Flaherty campaign spokeswoman Natasha Perez told The Daily Free Press in October that a cover-up is ‘more than likely.’ She said she expects investigators will discover ‘tortious interference,’ which in this case would entail intentional destruction of documents in play in active cases.
Pierre said he could not comment on whether or not there was a connection between Kineavy’s email case and the Oct. 2008 bribery scandal currently under FBI investigation, where former Massachusetts’ state Sen. Dianne Wilkerson, allegedly spoke to Kineavy about obtaining a liquor license for a bar owner. The bar owner, who was actually an undercover agent, had bribed Wilkerson for help.
Kineavy, the mayor’s chief of policy and planning, returned to work with little ceremony on Nov. 10, The Boston Globe reported, just a week after Mayor Thomas Menino was reelected to an unprecedented fifth term.
Kineavy requested his unpaid leave in October. Menino released a statement at the time approving the leave and praising Kineavy’s’ commitment to service.
‘It is unfortunate that these things happen during political times but we hope this time will allow Michael to clear his name,’ the statement said. ‘The city will continue to seek out information of any deleted items from within Michael’s computers and will continue to work in cooperation with the Secretary of State’s Office in this effort.’

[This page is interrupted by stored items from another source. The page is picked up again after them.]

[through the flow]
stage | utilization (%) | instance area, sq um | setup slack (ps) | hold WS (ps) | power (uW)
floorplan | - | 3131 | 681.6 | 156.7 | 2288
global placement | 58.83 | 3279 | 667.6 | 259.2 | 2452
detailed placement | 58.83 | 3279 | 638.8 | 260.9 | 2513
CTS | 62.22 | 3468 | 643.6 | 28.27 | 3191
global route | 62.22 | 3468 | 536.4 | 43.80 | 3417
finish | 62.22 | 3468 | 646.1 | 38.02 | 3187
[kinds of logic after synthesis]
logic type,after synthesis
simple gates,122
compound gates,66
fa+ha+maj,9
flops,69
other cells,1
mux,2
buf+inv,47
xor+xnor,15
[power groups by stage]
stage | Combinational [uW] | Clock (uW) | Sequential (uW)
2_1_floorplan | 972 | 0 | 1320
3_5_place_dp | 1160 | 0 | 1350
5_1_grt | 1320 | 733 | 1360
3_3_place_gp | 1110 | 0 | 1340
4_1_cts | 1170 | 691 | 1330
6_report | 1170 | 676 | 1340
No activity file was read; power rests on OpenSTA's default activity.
==> src/logic/amp_ctrl_defs.vh <==
// constants for the amplifier mode and protection controller
`ifndef AMP_CTRL_DEFS_VH
`define AMP_CTRL_DEFS_VH

// ==========================================================
// strap decode codes (from the strap resistor comparator bank)
`define STRAP_SHORT      3'h0
`define STRAP_4K7        3'h1
`define STRAP_13K        3'h2
`define STRAP_33K        3'h3
`define STRAP_100K       3'h4
`define STRAP_OPEN       3'h5

// ==========================================================
// modulation and phase shift encodings
`define MOD_AD           1'b0
`define MOD_BD           1'b1
`define SHIFT_NONE       3'h0
`define SHIFT_QUARTER    3'h1
`define SHIFT_HALF       3'h2
`define SHIFT_MAX        3'h5

// ==========================================================
// timing
`define CLK_PERIOD_PS    5000
`define RETRY_MS         50
// per-ms count first, so the product stays inside 32 bits
`define RETRY_CYCLES     (`RETRY_MS * (1000000000 / `CLK_PERIOD_PS))

`endif

==> src/logic/amp_mode_and_protection_ctrl.v <==
// mode latch and protection sequencing of a two-channel class-d amplifier
`include "amp_ctrl_defs.vh"
`timescale 1ns/100ps

// Behaviour
// latch strap decode when switching first starts
// 100k: parallel or AD; open: BD
// short, 4k7, 13k, 33k decode per table
// modulation from strap, or host bit
// AD opposite phase; BD in phase, inverted
// phase shift only in slave with lock
// host selects quarter shift only with capacitor
// parallel drives both stages from channel 1
// foldback lowers gain, amplifier keeps running
// overtemperature stops power stage at once
// current limit regulates, outputs keep switching
// short switches channel off, retry each 50 ms
// supply short blocks retry until cleared
// start-up waits while outputs show short
// offset guard active in mute and operate
// i2c: alarm flag, optional report, optional stop
// offset stop latched until enable toggled
// non-i2c: offset always reports and stops
// undervoltage mutes then stops, auto restart
// overvoltage stops stages, auto restart
// i2c deep drop stays off until command
// synchronise comparators; retry from clock counter
module amp_mode_and_protection_ctrl #(
	parameter RETRY_CYCLES = `RETRY_CYCLES
) (
	// clock and reset
	input  wire       ref_clk,
	input  wire       rstn,
	// configuration pins and straps
	input  wire       i2c_mode,
	input  wire [2:0] strap_code,
	input  wire       clock_slave,
	input  wire       phase_lock_on,
	input  wire       offset_guard_enable,
	// host control bits
	input  wire       start_request,
	input  wire       mute_request,
	input  wire       host_mod_bd,
	input  wire [2:0] phase_shift_select,
	input  wire       ch1_enable,
	input  wire       ch2_enable,
	input  wire       offset_report_on,
	input  wire       offset_stop_bypass,
	input  wire       host_restart,
	input  wire       offset_flag_clear,
	// analog comparator flags
	input  wire       heat_warn_cmp,
	input  wire       heat_trip_cmp,
	input  wire [1:0] over_current_cmp,
	input  wire [1:0] load_short_cmp,
	input  wire [1:0] supply_short_cmp,
	input  wire       output_short_cmp,
	input  wire       offset_cmp,
	input  wire       low_supply_cmp,
	input  wire       deep_drop_cmp,
	input  wire       high_supply_cmp,
	// mode outputs
	output reg        mode_latched,
	output reg        parallel_mode,
	output reg        mod_bd,
	output reg        invert_second_half,
	output reg        halves_opposite,
	output reg  [2:0] phase_shift,
	// power stage control
	output reg  [1:0] stage_enable,
	output reg  [1:0] stage_switching,
	output reg        mute,
	output reg        heat_foldback,
	output reg  [1:0] current_limit_guard,
	// status
	output reg        offset_alarm_flag,
	output reg        offset_latched,
	output reg        power_up_clear,
	output reg        fault_flag_pin_o,
	output reg        fault_flag_pin_oe
);

	// ==========================================================
	// comparator synchronisers
	wire [12:0] cmp_raw;
	wire [12:0] cmp;
	assign cmp_raw = {high_supply_cmp, deep_drop_cmp, low_supply_cmp,
		offset_cmp, output_short_cmp, supply_short_cmp,
		load_short_cmp, over_current_cmp, heat_trip_cmp,
		heat_warn_cmp};

	sync2 #(.WIDTH(13)) u_cmp_sync (
		.ref_clk(ref_clk),
		.rstn   (rstn),
		.din    (cmp_raw),
		.dout   (cmp)
	);

	wire       s_heat_warn   = cmp[0];
	wire       s_heat_trip   = cmp[1];
	wire [1:0] s_ocp         = cmp[3:2];
	wire [1:0] s_load_short  = cmp[5:4];
	wire [1:0] s_supply_shrt = cmp[7:6];
	wire       s_out_short   = cmp[8];
	wire       s_offset      = cmp[9];
	wire       s_low_supply  = cmp[10];
	wire       s_deep_drop   = cmp[11];
	wire       s_high_supply = cmp[12];

	// pin and host levels also cross from outside the clock
	wire [18:0] pin_raw;
	wire [18:0] pin_s;
	assign pin_raw = {offset_flag_clear, host_restart, offset_stop_bypass,
		offset_report_on, ch2_enable, ch1_enable, phase_shift_select,
		host_mod_bd, mute_request, start_request, offset_guard_enable,
		phase_lock_on, clock_slave, strap_code, i2c_mode};

	sync2 #(.WIDTH(19)) u_pin_sync (
		.ref_clk(ref_clk),
		.rstn   (rstn),
		.din    (pin_raw),
		.dout   (pin_s)
	);

	wire       s_i2c       = pin_s[0];
	wire [2:0] s_strap     = pin_s[3:1];
	wire       s_slave     = pin_s[4];
	wire       s_lock      = pin_s[5];
	wire       s_dc_en     = pin_s[6];
	wire       s_start     = pin_s[7];
	wire       s_mute_req  = pin_s[8];
	wire       s_host_bd   = pin_s[9];
	wire [2:0] s_shift_sel = pin_s[12:10];
	wire       s_ch1_en    = pin_s[13];
	wire       s_ch2_en    = pin_s[14];
	wire       s_rep_on    = pin_s[15];
	wire       s_bypass    = pin_s[16];
	wire       s_restart   = pin_s[17];
	wire       s_flag_clr  = pin_s[18];

	// ==========================================================
	// strap decode
	// returns {parallel, mod_bd, half_shift}
	function [2:0] strap_decode;
		input [2:0] code;
		input       i2c;
		begin
			case (code)
			`STRAP_SHORT: strap_decode = 3'h0;
			`STRAP_4K7:   strap_decode = 3'h2;
			`STRAP_13K:   strap_decode = 3'h1;
			`STRAP_33K:   strap_decode = 3'h3;
			`STRAP_100K:  strap_decode = i2c ? 3'h4 : 3'h0;
			`STRAP_OPEN:  strap_decode = 3'h2;
			default:      strap_decode = 3'h0;
			endcase
			// only the parallel choice survives in i2c mode
			if (i2c)
				strap_decode = strap_decode & 3'h4;
		end
	endfunction

	reg       strap_par;
	reg       strap_bd;
	reg       strap_half;
	reg       strap_i2c;

	// ==========================================================
	// start-up state machine
	localparam ST_OFF     = 3'h0;
	localparam ST_CHECK   = 3'h1;
	localparam ST_MUTE    = 3'h2;
	localparam ST_RUN     = 3'h3;
	localparam ST_STOPPED = 3'h4;

	reg  [2:0] state;
	reg  [2:0] next_state;
	reg        start_prev;
	reg        restart_prev;
	reg  [1:0] settle;

	wire hard_stop = s_heat_trip | s_high_supply | offset_latched
		| power_up_clear | s_low_supply;
	wire enable_on = s_i2c ? s_start : 1'b1;
	wire enable_rise = s_start & ~start_prev;

	always @* begin
		next_state = state;
		case (state)
		ST_OFF:
			if (enable_on && !hard_stop && settle[1])
				next_state = ST_CHECK;
		ST_CHECK:
			if (hard_stop || !enable_on)
				next_state = ST_OFF;
			else if (!s_out_short)
				next_state = ST_MUTE;
		ST_MUTE:
			if (hard_stop || !enable_on)
				next_state = ST_OFF;
			else if (!s_mute_req)
				next_state = ST_RUN;
		ST_RUN:
			if (hard_stop || !enable_on)
				next_state = ST_OFF;
			else if (s_mute_req)
				next_state = ST_MUTE;
		ST_STOPPED:
			next_state = ST_OFF;
		default:
			next_state = ST_OFF;
		endcase
	end

	wire switching_now = (state == ST_MUTE) || (state == ST_RUN);

	// ==========================================================
	// per-channel short handling
	wire [1:0] chan_off;

	chan_retry #(.RETRY_CYCLES(RETRY_CYCLES)) u_retry1 (
		.ref_clk     (ref_clk),
		.rstn        (rstn),
		.short_seen  (s_load_short[0] & switching_now),
		.supply_short(s_supply_shrt[0]),
		.chan_off    (chan_off[0]),
		.window_hold ()
	);

	chan_retry #(.RETRY_CYCLES(RETRY_CYCLES)) u_retry2 (
		.ref_clk     (ref_clk),
		.rstn        (rstn),
		.short_seen  (s_load_short[1] & switching_now),
		.supply_short(s_supply_shrt[1]),
		.chan_off    (chan_off[1]),
		.window_hold ()
	);

	// ==========================================================
	// offset guard
	wire offset_trip = s_offset & s_dc_en & switching_now;
	wire offset_stops = s_i2c ? ~s_bypass : 1'b1;
	wire offset_reports = s_i2c ? s_rep_on : 1'b1;

	// ==========================================================
	// registered behaviour
	reg  [1:0] want;
	reg        chan2_src;
	wire       next_mod_bd = strap_i2c ? s_host_bd : strap_bd;

	always @* begin
		chan2_src = parallel_mode ? s_ch1_en : s_ch2_en;
		want = {chan2_src, s_ch1_en | ~s_i2c};
		if (!s_i2c)
			want[1] = 1'b1;
	end

	always @(posedge ref_clk) begin
		if (!rstn) begin
			state               <= ST_OFF;
			start_prev          <= 1'b0;
			restart_prev        <= 1'b0;
			settle              <= 2'h0;
			mode_latched        <= 1'b0;
			strap_par           <= 1'b0;
			strap_bd            <= 1'b0;
			strap_half          <= 1'b0;
			strap_i2c           <= 1'b0;
			parallel_mode       <= 1'b0;
			mod_bd              <= `MOD_AD;
			invert_second_half  <= 1'b0;
			halves_opposite     <= 1'b1;
			phase_shift         <= `SHIFT_NONE;
			stage_enable        <= 2'h0;
			stage_switching     <= 2'h0;
			mute                <= 1'b1;
			heat_foldback       <= 1'b0;
			current_limit_guard <= 2'h0;
			offset_alarm_flag   <= 1'b0;
			offset_latched      <= 1'b0;
			power_up_clear      <= 1'b0;
			fault_flag_pin_o    <= 1'b0;
			fault_flag_pin_oe   <= 1'b0;
		end else begin
			state        <= next_state;
			start_prev   <= s_start;
			restart_prev <= s_restart;
			// synchronisers show reset zeros for two edges; no start before
			settle       <= settle[1] ? settle : settle + 2'h1;

			// capture once, when outputs first switch
			if (!mode_latched && next_state == ST_MUTE) begin
				mode_latched <= 1'b1;
				{strap_par, strap_bd, strap_half}
					<= strap_decode(s_strap, s_i2c);
				strap_i2c    <= s_i2c;
			end

			parallel_mode <= mode_latched & strap_par;
			// all three from one source, so they never disagree
			mod_bd             <= next_mod_bd;
			halves_opposite    <= (next_mod_bd == `MOD_AD);
			invert_second_half <= (next_mod_bd == `MOD_BD);

			if (!(s_slave && s_lock))
				phase_shift <= `SHIFT_NONE;
			else if (strap_i2c)
				// values beyond the five shifts fall back to none
				phase_shift <= (s_shift_sel > `SHIFT_MAX) ?
					`SHIFT_NONE : s_shift_sel;
			else
				phase_shift <= strap_half ? `SHIFT_HALF : `SHIFT_NONE;

			// gain reduction only, never a stop
			heat_foldback <= s_heat_warn;
			current_limit_guard <= s_ocp & {2{switching_now}};

			stage_enable    <= {2{switching_now}} & ~chan_off
				& want;
			stage_switching <= {2{switching_now}} & ~chan_off
				& want;
			// undervoltage forces mute ahead of the stop
			mute <= ~(state == ST_RUN) | s_low_supply;

			// offset: set wins over clear
			if (offset_trip && s_i2c)
				offset_alarm_flag <= 1'b1;
			else if (s_i2c && s_flag_clr)
				offset_alarm_flag <= 1'b0;

			if (offset_trip && offset_stops)
				offset_latched <= 1'b1;
			else if (enable_rise || !s_dc_en || !enable_on)
				offset_latched <= 1'b0;

			if (s_i2c && s_deep_drop)
				power_up_clear <= 1'b1;
			else if (s_restart && !restart_prev)
				power_up_clear <= 1'b0;

			// open drain: drive low while a fault stands
			fault_flag_pin_o  <= 1'b0;
			fault_flag_pin_oe <= s_heat_trip | s_high_supply
				| s_low_supply | (|chan_off) | power_up_clear
				| ((offset_trip | offset_latched)
				& offset_reports);
		end
	end

endmodule // amp_mode_and_protection_ctrl

==> src/logic/sync2.v <==
// two flip-flop synchroniser for a bundle of level signals
`timescale 1ns/100ps

module sync2 #(
	parameter WIDTH = 1
) (
	// clock and reset
	input  wire             ref_clk,
	input  wire             rstn,
	// data
	input  wire [WIDTH-1:0] din,
	output reg  [WIDTH-1:0] dout
);

	reg [WIDTH-1:0] stage;

	always @(posedge ref_clk) begin
		if (!rstn) begin
			stage <= {WIDTH{1'b0}};
			dout  <= {WIDTH{1'b0}};
		end else begin
			stage <= din;
			dout  <= stage;
		end
	end

endmodule // sync2

==> src/logic/chan_retry.v <==
// per-channel short circuit shutdown with timed retry
`include "amp_ctrl_defs.vh"
`timescale 1ns/100ps

module chan_retry #(
	parameter RETRY_CYCLES = `RETRY_CYCLES
) (
	// clock and reset
	input  wire ref_clk,
	input  wire rstn,
	// fault inputs, already synchronised
	input  wire short_seen,
	input  wire supply_short,
	// state
	output reg  chan_off,
	output reg  window_hold
);

	localparam CW = 32;
	localparam [CW-1:0] RETRY_LAST = RETRY_CYCLES - 1;
	reg [CW-1:0] count;

	always @(posedge ref_clk) begin
		if (!rstn) begin
			chan_off    <= 1'b0;
			window_hold <= 1'b0;
			count       <= {CW{1'b0}};
		end else if (!chan_off) begin
			if (short_seen) begin
				chan_off    <= 1'b1;
				window_hold <= supply_short;
				count       <= {CW{1'b0}};
			end
		end else if (count < RETRY_LAST) begin
			count <= count + 1'b1;
		end else if (window_hold && supply_short) begin
			// hold at the retry point until the supply short clears
			count <= count;
		end else begin
			// retry; a lasting short trips again next cycle
			chan_off    <= 1'b0;
			window_hold <= 1'b0;
			count       <= {CW{1'b0}};
		end
	end

endmodule // chan_retry

==> config.mk <==
export PLATFORM = sky130hd
export DESIGN_NAME = amp_mode_and_protection_ctrl
export DESIGN_NICKNAME = d
export VERILOG_FILES = /design/src/logic/amp_mode_and_protection_ctrl.v /design/src/logic/sync2.v /design/src/logic/chan_retry.v
export VERILOG_INCLUDE_DIRS = /design/src /design/src/logic
export SDC_FILE = /design/constraint.sdc
export NUM_CORES = 1
export LEC_CHECK = 0
export ABC_AREA = 1
export BUFFER_PORTS_ARGS = -buffer_cell sky130_fd_sc_hd__buf_2
export CAP_MARGIN = 20
export CORE_MARGIN = 2
export CORE_UTILIZATION = 54
export DETAILED_ROUTE_END_ITERATION = 12
export PLACE_DENSITY = 0.73
export SYNTH_ARGS = -nofsm -noshare
export SYNTH_HDL_FRONTEND = slang
export SYNTH_HIERARCHICAL = 1
export SYNTH_SLANG_ARGS = --single-unit
==> constraint.sdc <==
create_clock -name ref_clk -period 2.88 [get_ports ref_clk]
set_clock_uncertainty 0.1 [all_clocks]
set_input_delay 0.864 -clock ref_clk [delete_from_list [all_inputs] [get_ports ref_clk]]
set_output_delay 0.864 -clock ref_clk [all_outputs]
set_load 0.01 [all_outputs]
==> flow_summary.ini <==
[outcome]
status = finished, final reports clean

[logic_synthesis]
synth-edff-count = 0
synth_top_area_share_pct = 44.10
yosys-top-cells-count = nand2_1 (314), nor2_1 (163), dfxtp_1 (160), inv_1 (127), nand3_1 (55)
yosys_register_bits = 160
synth_area_leader_cell = dfxtp_1
ys_top_cells_by_area = dfxtp_1 (44%), nand2_1 (16%), nor2_1 (8.4%)
yosysMostFrequentCell = nand2_1
yosysWarnings = 6
synthArstFlopShare_pct = 0
yosysSeqAreaShare_pct = 44.10
syn-cell-area_mm2 = 0.007263
netlist_instances = 1020
syn_avg_cell_area_um2 = 7.121
yosys.cell_types.count = 34
synthFlopType = dfxtp_1

[critical_path]
rr_worst_depth = 13
start_kind = flip-flop
r2r_setup_slack_ns = 0.58
cp_max_fo = 32
arrival_ns = 2.55
crit_chain = ha_1, nand2_1, nor2_2, nand2_1, nand2_1, nand2_1, nand2_1, nand2_2, nand2_4, nand2_4, nand2_4, nand2_1, a21oi_2
cp.required_ns = 3.13
critPathLaunch = u_retry2/count[0]$_SDFFE_PN0P_
worstSetupEndpoint = u_retry2/count[21]$_SDFFE_PN0P_
reg2reg_to = u_retry2/count[21]$_SDFFE_PN0P_
cp-end-kind = flip-flop
cp_slowest_cell = dfxtp_1
path_common_cell = nand2_1
reg2reg_from = u_retry2/count[0]$_SDFFE_PN0P_
max_stage_delay_ns = 0.42
path_class = reg2reg

[sta]
max_slew_margin_pct = 64.49
fin_crit_sh_pct = 79.88
tns_ns = 0
setup_viol = 0
max_freq_mhz = 434.7
worst_slew_pin_slew_ns = 0.5326
maxSlewViolCount = 0
finalHoldViolCount = 0
period_needed_ns = 2.301
setup_ws_ns = 0.5794
rsz0062_at_grt = false

[placement]
place_area_mm2 = 0.007545
dpl.hpwl_mm = 9.785
routabilityCongestion = 0.8839
pre_cts_slack_ns = 0.6264
dp.cells = 1223
port_buffers = 53

[power]
power-per-cell-area_mw_per_mm2 = 581.3
ir_drop_uv = 396.0
leakage_uw = 0.003635

[final_layout]
fillers = 1181
nets = 1102
fin_cells = 1255
final_util_pct = 61.88
design_area_mm2 = 0.008162
diodes = 0
drive_above_1_share_pct = 16.03
syn_to_final_growth_pct = 12.37

[clock_tree]
cts_tree = yes
cts_buffers = 17
post-cts-setup-buffer-count = 0
htree_levels = 4
cts.sinks = 160
clk_latency_ns = 0.43
cts_max_path_buffers = 2
hold_buffers = 0
cts-resized-gates = 0
cts_root_buffer = clkbuf_16
path_clk_slew_ns = 0.06

[global_route]
grt_overflow = 0
grt_start_max_net_pins = 51
first_global_vias = 5656
antenna_found_initial = 0
grt_usage_pct = 21.27
grt_pass1_wl_mm = 25.00

[routing]
routedWlPerCell_um = 11.53
via_count = 5993
drt-vias-per-instance = 4.775
drc = 0
first_pass_iters = 6
postRouteAntennaNets = 0
routed_wirelength_mm = 14.47
drtIter0Drc = 375

[floorplan]
ioPinCount = 55
fp-row-count = 42
dieArea_mm2 = 0.01439
die_h_um = 120.0
start_util_pct = 55.07
die_x_um = 120.0
design.core.area_mm2 = 0.01319

[flow_run]
maxCapViolations = 0

[worst_hold_path]
hold_path_class = reg2reg
registers in the layout, summed over array words and instances (netlist names), 2 cells and up:
name and cells:
u_retry1/count 32, u_retry2/count 32, u_pin_sync/dout 19, u_pin_sync/stage 19, u_cmp_sync/dout 13, u_cmp_sync/stage 13, phase_shift 3, state 3
current_limit_guard 2, settle 2, stage_switching 2
power breakdown:
part	switching [uW]	internal (uW)	leakage, uW
Sequential	18.8	2260	0.00130
Combinational	87.2	49.5	0.00203
Clock	923	1400	0.000297
placed cells by master, fill, tap and decap left out, drive strengths merged, types with 3 or more instances in the layout:
cell    netlist  routed
dfxtp       160     160
xnor2         8       8
clkinv        3       6
inv         130     135
nand4         9       9
o21ai         8       8
buf          26      60
nand3        57      57
bufinv        0       3
nor2        168     168
nor3          6       6
nand3b        3       3
xor2         20      20
nand2       347     347
clkbuf        8      19
a21oi        59      59
critical path: cells and delay by family (launching register included):
kind / cells / cell delay, ns
flops: 1 / 0.42
simple gates: 11 / 1.29
compound gates: 1 / 0.15
fa+ha+maj: 1 / 0.25
cell type report:
| type | instances | area [um2] | area share [%] |
|---|---|---|---|
| multi-input cells | 694 | 3292 | 40.33 |
| well taps | 176 | 220.2 | 2.698 |
| repair buffers | 60 | 330.3 | 4.047 |
| clock inverters | 13 | 173.9 | 2.131 |
| flip-flops and latches | 160 | 3203 | 39.25 |
| inverters | 133 | 499.2 | 6.117 |
| clock buffers | 19 | 442.9 | 5.427 |
cell families after synthesis:
kind of cell / count (synthesis) / synth area share [%]
and+or+nand+nor: 592 / 34.54
buffers and inverters: 167 / 10.63
DFF: 160 / 44.10
AOI/OAI and AO/OA: 70 / 6.960
xor gates and xnor gates: 28 / 3.376
adders and majority gates: 2 / 0.3445
other: 1 / 0.05163
how the worst min path moves through the flow:
stage | from | end | slack (ns) | cells past startpoint
3_5_place_dp | u_cmp_sync/stage[11]$_SDFF_PN0_ | u_cmp_sync/dout[11]$_SDFF_PN0_ | 0.29 | 2
5_1_grt | u_cmp_sync/stage[11]$_SDFF_PN0_ | u_cmp_sync/dout[11]$_SDFF_PN0_ | 0.33 | 2
2_1_floorplan | u_cmp_sync/stage[11]$_SDFF_PN0_ | u_cmp_sync/dout[11]$_SDFF_PN0_ | 0.29 | 2
4_1_cts | u_cmp_sync/stage[11]$_SDFF_PN0_ | u_cmp_sync/dout[11]$_SDFF_PN0_ | 0.31 | 2
6_report | u_cmp_sync/stage[11]$_SDFF_PN0_ | u_cmp_sync/dout[11]$_SDFF_PN0_ | 0.31 | 2
3_3_place_gp | u_cmp_sync/stage[4]$_SDFF_PN0_ | u_cmp_sync/dout[4]$_SDFF_PN0_ | 0.29 | 2
metal layers:
metal | wire (um) | track usage [%] | vias up
li1 | - | - | 3187
met1 | 6971 | 26.96 | 2692
met2 | 6808 | 35.23 | 93
met3 | 475 | 4.800 | 21
met4 | 210 | 8.088 | 0
met5 | 0 | 0 | -
stage by stage:
step / total power [uW] / hold WS, ns
3_3_place_gp: 2463 / 0.2925
4_1_cts: 4780 / 0.3076
3_5_place_dp: 2466 / 0.2932
6_report: 4744 / 0.3075
2_1_floorplan: 2422 / 0.2864
5_1_grt: 4898 / 0.3257
(Power assumes the default switching activity.)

The scandal originally began when The Globe requested to see a particular sample of Kineavy’s emails, along with those of seven other city employees. It eventually came to light that Kineavy had been ‘double-deleting’ emails ‘- deleting them from his inbox and then from City Hall’s servers before they could be backed up.

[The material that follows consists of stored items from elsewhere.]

`config.mk`:
```
export PLATFORM = sky130hd
export DESIGN_NAME = motor_pwm_timebase
export DESIGN_NICKNAME = d
export VERILOG_FILES = /design/src/motor_pwm_timebase_pkg.sv /design/src/motor_pwm_timebase.sv
export SDC_FILE = /design/constraint.sdc
export NUM_CORES = 1
export LEC_CHECK = 0
export BUFFER_PORTS_ARGS = -buffer_cell sky130_fd_sc_hd__buf_2
export CAP_MARGIN = 20
export CORE_ASPECT_RATIO = 0.9
export CORE_MARGIN = 3
export CORE_UTILIZATION = 39
export CTS_CLUSTER_DIAMETER = 80
export DETAILED_ROUTE_END_ITERATION = 7
export PLACE_DENSITY_LB_ADDON = 0.15
export SYNTH_ARGS = -nofsm -noshare
export SYNTH_HDL_FRONTEND = slang
export SYNTH_SLANG_ARGS = --single-unit
```
`constraint.sdc`:
```
create_clock -name clk_sys_i -period 113.6 [get_ports clk_sys_i]
set_input_delay 28.4 -clock clk_sys_i [delete_from_list [all_inputs] [get_ports clk_sys_i]]
set_output_delay 28.4 -clock clk_sys_i [all_outputs]
set_load 0.02 [all_outputs]
```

The eventual recovery of thousands of emails that had been deleted revealed private discussions, some of them marked confidential, involving a variety of City Hall officials and issues.
Yoon said the Menino administration’s efforts are not sufficient to preventing future violations of public records law.
‘I’m not confident that this administration is employing the best resources and best tools to prevent this from happening in the future,’ Yoon said.
Flaherty, who lost the Nov. 3 mayoral election to Menino by a 15 percent margin and was the first to dub the scandal ’emailgate’ in a Twitter post, has also been consistently harsh in his criticism of the Menino administration’s handling of the investigation.
‘These actions by top officials in the mayor’s inner circle are calculated violations of the law on a massive scale and underscore the culture of dishonesty in the Menino administration,’ Flaherty said in a statement after Secretary of State William Galvin first ordered the deleted emails to be recovered in September.
Menino’s campaign spokesman Nick Martin told The Daily Free Press in early October that the Menino administration was not going to let the incident distract them from the mayoral race, and it did clearly not distract voters either, as Menino won handily in November.
‘The mayor definitely values [Kineavy] as somebody that’s worked hard in the neighborhoods to bring together people,’ Martin said. ‘He’s given his time on a volunteer basis in the past to help out with campaigns.’
Coakley was unavailable for comment at press time. She has been busy campaigning for the late Sen. Ted Kennedy’s vacated U.S. Senate seat for Massachusetts, advancing in Tuesday’s primary to the Jan. 19 special election, along with Republican state Sen. Scott Brown, R-Wrentham.
‘It’s understandable that Martha Coakley is focused on her race, but I’m hoping the Attorney General’s office will continue its investigation,’ Yoon said.
Yoon said he hopes the issue will remain in the public eye. Because Coakley is handling the case, he said its publicity is up to her office.
‘Clearly she’s in a hotly contested Senate race, so I’m not sure when or if it receives the attention it deserves,’ he said.
Yoon said the investigation has already achieved an important revelation of potential City Hall malpractice.
‘Whether the Attorney General weighs it again or not, I hope a lesson has been learned,’ he said.
Staff writer Neal J. Riley contributed reporting to this article.